EXERCISE OBJECTIVE: Print nothing except the lines of the listing below from the line with "-export CORE_UTILIZATION = 62" to the line with "create_clock -name core_clock -period 3.33", each exactly as written, both ends included.

DATA FOR ANALYSIS:
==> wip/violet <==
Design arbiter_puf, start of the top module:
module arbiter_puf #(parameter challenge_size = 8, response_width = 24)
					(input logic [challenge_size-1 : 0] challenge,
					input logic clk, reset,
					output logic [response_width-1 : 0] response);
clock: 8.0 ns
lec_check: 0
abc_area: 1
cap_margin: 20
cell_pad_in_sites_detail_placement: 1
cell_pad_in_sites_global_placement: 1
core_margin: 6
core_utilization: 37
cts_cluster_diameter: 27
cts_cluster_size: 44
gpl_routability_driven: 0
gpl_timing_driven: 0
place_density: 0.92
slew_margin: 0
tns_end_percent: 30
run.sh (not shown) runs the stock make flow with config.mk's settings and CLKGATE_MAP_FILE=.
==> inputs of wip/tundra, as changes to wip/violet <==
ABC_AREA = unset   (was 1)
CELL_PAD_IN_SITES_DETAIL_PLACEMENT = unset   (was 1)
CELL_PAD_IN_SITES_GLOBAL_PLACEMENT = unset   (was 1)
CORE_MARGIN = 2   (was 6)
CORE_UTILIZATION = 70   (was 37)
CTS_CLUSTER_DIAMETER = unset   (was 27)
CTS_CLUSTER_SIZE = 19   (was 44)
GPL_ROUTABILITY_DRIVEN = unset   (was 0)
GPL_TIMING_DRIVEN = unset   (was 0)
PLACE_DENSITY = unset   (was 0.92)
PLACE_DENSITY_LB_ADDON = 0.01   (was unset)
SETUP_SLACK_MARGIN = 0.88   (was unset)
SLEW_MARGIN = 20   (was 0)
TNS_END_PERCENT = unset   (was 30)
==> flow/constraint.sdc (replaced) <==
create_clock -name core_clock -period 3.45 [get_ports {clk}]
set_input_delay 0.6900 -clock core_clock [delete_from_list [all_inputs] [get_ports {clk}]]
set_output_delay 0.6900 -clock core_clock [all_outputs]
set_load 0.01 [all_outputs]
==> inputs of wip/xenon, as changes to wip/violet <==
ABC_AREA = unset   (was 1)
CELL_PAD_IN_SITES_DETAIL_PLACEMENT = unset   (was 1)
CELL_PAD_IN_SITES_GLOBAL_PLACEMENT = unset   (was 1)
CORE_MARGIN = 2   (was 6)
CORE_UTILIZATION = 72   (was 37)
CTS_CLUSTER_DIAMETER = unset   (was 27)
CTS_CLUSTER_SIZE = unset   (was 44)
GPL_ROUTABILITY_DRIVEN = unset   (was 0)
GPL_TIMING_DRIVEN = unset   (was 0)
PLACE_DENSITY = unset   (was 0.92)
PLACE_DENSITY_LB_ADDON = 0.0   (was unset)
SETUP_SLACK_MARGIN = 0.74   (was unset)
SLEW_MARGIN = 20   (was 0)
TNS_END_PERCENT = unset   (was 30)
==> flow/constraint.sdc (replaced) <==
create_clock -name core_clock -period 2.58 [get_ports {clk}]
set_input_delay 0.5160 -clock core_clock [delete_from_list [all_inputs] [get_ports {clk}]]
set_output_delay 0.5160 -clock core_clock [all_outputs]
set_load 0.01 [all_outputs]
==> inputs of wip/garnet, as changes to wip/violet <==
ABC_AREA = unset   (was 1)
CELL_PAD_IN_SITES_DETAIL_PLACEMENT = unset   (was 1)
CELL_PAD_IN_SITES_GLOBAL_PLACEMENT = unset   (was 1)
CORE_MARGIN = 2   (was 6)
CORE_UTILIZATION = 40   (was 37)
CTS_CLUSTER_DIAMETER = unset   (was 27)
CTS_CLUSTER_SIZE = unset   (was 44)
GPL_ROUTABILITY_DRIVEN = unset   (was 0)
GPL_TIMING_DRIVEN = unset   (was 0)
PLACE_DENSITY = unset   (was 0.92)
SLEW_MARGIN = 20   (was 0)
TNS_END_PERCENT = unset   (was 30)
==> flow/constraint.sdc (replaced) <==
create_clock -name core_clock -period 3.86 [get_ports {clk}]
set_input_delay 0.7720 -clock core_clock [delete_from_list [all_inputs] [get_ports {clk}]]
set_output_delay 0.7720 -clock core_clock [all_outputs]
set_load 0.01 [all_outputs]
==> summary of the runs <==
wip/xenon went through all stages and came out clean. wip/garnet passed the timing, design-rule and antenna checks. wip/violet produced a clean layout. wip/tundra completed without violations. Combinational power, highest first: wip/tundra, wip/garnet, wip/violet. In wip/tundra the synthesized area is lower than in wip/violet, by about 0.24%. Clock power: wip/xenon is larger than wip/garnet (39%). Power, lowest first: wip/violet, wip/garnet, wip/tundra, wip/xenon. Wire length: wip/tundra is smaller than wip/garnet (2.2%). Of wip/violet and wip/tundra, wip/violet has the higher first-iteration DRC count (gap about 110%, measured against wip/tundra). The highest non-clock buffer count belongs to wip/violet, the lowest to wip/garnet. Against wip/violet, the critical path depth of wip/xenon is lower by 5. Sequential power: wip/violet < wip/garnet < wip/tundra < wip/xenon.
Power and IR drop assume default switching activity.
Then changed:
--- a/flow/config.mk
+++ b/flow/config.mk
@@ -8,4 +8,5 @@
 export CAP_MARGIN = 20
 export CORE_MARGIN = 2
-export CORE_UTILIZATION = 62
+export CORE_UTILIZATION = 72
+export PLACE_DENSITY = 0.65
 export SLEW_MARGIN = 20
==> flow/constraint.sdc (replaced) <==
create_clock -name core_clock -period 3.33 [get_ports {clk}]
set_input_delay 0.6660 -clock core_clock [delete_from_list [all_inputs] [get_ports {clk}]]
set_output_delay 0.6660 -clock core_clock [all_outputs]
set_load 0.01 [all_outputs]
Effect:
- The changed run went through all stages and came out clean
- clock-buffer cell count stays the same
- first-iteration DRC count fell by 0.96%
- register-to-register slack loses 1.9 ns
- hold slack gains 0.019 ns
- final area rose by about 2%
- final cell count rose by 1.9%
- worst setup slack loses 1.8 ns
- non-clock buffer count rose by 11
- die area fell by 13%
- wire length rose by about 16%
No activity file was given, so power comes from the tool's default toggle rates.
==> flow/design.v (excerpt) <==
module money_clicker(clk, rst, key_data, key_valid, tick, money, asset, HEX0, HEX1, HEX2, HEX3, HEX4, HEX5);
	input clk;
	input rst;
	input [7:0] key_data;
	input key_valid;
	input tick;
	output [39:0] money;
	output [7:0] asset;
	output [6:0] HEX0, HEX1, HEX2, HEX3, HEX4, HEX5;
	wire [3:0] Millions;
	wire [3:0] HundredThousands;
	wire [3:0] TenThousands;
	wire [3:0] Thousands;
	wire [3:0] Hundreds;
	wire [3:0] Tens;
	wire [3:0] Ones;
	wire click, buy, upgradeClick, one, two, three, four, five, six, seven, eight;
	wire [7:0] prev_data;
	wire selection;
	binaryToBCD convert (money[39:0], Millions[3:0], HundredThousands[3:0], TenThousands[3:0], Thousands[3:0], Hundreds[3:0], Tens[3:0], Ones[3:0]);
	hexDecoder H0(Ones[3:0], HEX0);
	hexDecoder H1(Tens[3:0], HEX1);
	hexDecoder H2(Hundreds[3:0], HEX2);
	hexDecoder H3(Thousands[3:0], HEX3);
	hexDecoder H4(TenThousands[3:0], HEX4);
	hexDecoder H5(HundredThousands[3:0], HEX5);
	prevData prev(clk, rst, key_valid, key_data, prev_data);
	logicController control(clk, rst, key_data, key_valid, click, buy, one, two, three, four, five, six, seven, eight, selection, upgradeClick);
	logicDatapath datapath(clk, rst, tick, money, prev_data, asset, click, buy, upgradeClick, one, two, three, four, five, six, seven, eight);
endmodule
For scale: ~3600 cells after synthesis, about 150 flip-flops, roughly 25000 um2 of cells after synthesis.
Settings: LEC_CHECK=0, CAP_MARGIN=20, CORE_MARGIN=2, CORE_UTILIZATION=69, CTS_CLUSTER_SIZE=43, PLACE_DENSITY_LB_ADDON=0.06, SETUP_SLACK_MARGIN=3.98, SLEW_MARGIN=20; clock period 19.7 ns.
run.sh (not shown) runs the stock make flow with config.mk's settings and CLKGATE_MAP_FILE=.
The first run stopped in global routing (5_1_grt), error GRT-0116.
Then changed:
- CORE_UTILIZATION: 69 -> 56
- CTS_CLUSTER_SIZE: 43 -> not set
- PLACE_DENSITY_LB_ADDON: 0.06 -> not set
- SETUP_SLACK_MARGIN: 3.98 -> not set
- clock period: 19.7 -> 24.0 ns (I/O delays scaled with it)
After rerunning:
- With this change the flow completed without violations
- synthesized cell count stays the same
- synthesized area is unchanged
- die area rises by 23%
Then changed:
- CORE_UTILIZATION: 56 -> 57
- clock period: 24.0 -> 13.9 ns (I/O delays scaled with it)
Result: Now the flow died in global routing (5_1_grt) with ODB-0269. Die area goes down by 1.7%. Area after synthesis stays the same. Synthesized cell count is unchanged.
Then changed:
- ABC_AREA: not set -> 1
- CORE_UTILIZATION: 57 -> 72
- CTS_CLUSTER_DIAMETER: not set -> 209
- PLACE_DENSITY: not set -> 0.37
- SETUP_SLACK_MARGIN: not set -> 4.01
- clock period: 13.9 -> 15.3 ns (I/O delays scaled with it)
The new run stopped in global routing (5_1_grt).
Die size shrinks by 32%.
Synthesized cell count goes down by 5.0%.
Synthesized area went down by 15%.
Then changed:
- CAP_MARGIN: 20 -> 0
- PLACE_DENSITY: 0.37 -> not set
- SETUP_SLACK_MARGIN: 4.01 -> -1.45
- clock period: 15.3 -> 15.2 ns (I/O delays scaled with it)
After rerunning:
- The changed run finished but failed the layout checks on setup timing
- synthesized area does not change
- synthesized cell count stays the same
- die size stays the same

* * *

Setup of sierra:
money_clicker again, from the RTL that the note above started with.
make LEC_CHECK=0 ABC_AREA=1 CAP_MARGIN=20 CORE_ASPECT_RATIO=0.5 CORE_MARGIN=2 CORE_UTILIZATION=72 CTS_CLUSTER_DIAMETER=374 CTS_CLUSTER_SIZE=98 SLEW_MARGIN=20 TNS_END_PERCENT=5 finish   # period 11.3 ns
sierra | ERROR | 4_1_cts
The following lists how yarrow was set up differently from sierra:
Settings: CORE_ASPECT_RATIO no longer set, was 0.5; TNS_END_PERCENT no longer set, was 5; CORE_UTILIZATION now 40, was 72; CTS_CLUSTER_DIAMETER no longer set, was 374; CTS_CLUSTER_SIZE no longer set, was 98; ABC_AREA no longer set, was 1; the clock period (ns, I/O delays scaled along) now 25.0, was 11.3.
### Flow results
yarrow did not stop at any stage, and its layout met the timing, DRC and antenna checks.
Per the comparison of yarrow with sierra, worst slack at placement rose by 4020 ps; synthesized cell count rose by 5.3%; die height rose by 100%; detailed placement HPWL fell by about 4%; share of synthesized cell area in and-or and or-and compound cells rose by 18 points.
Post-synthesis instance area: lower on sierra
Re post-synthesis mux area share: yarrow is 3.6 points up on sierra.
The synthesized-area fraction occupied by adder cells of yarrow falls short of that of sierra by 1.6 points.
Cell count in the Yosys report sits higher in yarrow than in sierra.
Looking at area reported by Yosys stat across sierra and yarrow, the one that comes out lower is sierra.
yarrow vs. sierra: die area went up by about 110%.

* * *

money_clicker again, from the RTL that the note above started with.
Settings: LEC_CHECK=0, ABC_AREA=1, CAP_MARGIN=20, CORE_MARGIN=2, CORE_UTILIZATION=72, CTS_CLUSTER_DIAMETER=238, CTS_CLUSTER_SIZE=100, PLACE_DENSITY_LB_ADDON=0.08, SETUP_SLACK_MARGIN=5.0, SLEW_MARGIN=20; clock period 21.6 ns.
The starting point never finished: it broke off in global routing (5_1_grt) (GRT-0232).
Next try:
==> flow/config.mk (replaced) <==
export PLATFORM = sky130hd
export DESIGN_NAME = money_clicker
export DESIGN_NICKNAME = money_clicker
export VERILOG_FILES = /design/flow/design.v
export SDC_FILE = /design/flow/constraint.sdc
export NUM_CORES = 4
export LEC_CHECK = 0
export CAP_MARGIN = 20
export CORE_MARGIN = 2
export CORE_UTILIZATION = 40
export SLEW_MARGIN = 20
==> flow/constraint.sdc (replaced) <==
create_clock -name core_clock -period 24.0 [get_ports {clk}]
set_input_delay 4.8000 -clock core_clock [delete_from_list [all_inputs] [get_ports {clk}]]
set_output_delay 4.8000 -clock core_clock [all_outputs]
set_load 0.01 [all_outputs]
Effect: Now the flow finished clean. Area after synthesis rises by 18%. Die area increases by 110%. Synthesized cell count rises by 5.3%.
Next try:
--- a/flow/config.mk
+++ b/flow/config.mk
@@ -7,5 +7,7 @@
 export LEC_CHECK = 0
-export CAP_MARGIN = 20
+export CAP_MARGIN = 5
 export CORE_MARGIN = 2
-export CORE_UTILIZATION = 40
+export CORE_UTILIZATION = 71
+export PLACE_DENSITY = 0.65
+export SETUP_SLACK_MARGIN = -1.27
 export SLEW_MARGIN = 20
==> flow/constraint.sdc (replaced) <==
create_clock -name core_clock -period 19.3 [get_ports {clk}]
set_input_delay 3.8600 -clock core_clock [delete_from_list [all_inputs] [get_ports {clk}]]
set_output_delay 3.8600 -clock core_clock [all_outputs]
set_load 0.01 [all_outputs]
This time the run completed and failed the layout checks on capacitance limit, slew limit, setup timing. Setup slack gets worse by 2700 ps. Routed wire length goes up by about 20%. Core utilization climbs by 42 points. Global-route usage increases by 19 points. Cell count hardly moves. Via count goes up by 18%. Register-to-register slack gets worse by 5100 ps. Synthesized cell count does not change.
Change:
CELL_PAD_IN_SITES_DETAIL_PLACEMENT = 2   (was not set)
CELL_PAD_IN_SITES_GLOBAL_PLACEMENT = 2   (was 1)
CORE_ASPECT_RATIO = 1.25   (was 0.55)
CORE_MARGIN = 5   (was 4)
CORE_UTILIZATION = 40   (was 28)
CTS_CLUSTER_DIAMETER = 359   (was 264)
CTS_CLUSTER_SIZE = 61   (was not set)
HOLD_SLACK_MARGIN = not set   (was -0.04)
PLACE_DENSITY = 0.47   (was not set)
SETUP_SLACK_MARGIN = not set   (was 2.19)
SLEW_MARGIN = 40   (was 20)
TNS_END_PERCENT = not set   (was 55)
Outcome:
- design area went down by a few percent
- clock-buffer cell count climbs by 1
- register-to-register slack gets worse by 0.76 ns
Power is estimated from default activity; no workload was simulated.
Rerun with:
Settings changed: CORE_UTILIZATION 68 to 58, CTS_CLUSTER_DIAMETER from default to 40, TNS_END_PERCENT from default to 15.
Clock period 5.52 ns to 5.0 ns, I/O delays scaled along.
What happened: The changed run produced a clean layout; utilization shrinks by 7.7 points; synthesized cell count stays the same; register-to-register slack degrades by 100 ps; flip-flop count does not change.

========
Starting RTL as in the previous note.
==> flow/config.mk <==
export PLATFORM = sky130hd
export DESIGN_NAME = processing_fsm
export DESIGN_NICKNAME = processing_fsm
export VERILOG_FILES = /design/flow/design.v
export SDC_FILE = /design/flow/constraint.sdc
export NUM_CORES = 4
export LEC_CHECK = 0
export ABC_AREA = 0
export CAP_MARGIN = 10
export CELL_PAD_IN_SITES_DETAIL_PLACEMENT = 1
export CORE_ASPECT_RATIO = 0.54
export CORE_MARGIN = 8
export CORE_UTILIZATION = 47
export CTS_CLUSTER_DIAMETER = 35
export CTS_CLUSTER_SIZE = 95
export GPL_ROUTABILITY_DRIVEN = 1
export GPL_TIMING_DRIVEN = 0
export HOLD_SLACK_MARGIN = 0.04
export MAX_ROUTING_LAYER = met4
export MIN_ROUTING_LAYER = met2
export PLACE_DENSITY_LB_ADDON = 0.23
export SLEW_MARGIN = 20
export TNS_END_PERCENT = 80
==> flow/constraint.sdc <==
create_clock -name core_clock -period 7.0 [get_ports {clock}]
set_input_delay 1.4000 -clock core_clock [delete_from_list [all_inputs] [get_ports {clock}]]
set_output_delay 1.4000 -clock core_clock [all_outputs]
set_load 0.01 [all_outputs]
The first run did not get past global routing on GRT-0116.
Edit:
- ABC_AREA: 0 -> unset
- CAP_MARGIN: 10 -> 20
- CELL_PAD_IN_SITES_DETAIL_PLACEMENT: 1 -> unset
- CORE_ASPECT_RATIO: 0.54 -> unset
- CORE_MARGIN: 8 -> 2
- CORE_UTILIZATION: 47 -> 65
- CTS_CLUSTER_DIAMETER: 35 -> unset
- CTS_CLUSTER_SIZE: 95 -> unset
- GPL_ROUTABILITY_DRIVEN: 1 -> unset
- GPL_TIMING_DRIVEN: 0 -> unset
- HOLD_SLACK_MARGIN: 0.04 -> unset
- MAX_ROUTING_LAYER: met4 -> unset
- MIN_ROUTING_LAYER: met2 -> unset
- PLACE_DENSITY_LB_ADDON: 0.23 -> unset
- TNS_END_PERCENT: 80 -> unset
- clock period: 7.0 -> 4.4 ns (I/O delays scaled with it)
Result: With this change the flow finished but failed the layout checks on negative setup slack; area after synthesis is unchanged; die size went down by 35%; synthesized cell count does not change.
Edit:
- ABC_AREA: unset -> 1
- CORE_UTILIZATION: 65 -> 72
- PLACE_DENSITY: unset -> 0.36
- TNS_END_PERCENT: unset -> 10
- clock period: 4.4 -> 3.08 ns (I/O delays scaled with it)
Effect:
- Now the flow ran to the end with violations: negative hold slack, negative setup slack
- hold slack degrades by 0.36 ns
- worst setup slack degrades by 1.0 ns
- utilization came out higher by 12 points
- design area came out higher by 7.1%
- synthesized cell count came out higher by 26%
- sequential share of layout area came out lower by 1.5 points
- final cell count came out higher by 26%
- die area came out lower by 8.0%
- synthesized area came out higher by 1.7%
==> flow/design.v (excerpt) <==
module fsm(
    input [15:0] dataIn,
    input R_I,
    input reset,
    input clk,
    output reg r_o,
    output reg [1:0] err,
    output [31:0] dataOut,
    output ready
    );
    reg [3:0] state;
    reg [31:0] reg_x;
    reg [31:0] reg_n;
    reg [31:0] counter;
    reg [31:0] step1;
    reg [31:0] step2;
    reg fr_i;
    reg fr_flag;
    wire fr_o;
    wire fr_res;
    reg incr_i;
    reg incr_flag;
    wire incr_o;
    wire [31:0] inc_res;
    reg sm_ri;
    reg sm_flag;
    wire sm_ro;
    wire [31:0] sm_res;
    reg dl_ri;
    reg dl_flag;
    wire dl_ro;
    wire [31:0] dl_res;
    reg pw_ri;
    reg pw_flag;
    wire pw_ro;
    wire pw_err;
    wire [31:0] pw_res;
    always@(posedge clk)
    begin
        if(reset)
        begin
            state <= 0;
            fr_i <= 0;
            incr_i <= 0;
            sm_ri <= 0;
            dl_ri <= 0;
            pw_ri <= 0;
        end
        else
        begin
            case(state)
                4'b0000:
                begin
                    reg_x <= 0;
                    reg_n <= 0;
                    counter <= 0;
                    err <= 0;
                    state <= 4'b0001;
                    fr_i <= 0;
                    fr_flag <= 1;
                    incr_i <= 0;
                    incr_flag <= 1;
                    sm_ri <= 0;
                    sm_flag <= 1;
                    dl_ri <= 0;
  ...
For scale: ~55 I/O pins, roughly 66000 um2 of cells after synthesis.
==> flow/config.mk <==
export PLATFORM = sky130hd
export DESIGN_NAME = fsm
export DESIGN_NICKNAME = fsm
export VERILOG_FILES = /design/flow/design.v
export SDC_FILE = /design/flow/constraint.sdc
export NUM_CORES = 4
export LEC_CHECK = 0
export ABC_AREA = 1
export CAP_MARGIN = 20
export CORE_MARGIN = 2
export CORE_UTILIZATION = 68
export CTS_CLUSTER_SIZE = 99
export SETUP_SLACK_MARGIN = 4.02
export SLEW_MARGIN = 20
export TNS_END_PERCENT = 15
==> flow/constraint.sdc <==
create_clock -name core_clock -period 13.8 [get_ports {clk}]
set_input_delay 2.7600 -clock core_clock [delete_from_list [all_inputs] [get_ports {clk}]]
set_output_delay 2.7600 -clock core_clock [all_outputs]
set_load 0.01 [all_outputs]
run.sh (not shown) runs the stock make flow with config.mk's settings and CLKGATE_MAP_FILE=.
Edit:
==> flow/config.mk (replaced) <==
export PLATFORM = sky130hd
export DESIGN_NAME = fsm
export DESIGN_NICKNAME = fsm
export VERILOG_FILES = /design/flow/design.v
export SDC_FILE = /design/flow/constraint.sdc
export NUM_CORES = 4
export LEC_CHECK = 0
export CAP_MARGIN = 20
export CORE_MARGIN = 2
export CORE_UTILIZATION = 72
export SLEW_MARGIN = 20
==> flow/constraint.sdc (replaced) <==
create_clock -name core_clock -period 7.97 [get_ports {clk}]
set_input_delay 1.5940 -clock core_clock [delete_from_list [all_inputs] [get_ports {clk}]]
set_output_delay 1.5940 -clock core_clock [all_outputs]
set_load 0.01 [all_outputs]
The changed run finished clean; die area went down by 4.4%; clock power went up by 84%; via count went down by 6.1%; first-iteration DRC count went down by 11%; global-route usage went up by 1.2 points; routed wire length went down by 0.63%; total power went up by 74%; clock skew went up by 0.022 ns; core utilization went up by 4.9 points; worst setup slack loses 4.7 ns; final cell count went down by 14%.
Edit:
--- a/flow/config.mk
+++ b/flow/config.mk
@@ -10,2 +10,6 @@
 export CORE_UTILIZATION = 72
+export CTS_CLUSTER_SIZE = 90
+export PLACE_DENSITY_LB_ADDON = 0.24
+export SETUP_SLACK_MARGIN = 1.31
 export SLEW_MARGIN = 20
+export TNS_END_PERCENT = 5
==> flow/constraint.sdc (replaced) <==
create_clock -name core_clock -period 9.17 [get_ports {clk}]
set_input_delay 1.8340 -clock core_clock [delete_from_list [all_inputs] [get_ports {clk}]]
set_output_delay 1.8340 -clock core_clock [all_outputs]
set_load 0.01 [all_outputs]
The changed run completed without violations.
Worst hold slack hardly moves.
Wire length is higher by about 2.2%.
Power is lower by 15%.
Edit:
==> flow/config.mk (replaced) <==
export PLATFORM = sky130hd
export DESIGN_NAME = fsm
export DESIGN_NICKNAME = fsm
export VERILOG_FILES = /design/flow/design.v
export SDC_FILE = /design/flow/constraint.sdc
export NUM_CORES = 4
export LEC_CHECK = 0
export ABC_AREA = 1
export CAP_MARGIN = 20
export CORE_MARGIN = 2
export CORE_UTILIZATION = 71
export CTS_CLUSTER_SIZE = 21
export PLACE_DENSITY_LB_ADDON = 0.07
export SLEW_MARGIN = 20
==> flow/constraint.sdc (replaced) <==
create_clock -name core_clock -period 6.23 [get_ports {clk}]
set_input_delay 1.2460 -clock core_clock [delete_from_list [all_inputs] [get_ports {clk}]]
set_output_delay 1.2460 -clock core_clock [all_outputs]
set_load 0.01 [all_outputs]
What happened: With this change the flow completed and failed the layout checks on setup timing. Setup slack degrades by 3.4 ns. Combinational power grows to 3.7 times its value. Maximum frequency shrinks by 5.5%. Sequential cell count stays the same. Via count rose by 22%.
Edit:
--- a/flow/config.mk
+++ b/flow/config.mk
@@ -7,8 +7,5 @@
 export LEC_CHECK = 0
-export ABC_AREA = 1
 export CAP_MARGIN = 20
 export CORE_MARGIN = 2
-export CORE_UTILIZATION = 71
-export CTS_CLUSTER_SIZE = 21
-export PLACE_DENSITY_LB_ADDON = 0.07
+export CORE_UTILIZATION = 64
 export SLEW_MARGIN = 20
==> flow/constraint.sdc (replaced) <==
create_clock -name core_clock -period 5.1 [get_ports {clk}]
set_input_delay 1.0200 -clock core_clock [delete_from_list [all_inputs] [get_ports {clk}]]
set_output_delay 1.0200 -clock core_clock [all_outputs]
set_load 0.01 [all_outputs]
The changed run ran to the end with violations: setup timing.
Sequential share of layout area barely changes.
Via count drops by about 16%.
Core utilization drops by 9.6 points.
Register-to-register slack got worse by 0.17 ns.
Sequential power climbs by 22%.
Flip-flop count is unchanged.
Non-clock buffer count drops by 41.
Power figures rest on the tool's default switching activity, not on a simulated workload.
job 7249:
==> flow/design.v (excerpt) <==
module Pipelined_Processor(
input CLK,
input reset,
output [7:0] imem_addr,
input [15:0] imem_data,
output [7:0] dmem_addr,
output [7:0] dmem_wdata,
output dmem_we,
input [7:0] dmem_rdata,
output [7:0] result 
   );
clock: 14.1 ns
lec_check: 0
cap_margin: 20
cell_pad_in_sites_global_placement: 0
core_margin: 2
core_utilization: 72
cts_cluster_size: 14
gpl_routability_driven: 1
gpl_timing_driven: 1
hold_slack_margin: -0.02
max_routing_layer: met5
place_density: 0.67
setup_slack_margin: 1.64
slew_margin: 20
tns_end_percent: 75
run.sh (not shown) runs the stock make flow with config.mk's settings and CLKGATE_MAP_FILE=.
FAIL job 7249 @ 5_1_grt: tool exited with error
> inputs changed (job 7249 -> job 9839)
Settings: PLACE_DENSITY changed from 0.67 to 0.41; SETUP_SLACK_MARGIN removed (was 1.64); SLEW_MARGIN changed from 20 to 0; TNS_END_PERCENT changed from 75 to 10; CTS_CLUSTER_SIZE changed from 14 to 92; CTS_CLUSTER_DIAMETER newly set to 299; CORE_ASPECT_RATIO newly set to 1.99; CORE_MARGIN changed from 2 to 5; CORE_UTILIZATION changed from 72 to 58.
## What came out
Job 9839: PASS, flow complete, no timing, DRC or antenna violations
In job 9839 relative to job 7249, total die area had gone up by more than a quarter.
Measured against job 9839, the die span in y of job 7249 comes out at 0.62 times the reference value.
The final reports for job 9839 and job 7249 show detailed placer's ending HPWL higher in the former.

RESULT FOR THIS TASK:
-export CORE_UTILIZATION = 62
+export CORE_UTILIZATION = 72
+export PLACE_DENSITY = 0.65
 export SLEW_MARGIN = 20
==> flow/constraint.sdc (replaced) <==
create_clock -name core_clock -period 3.33 [get_ports {clk}]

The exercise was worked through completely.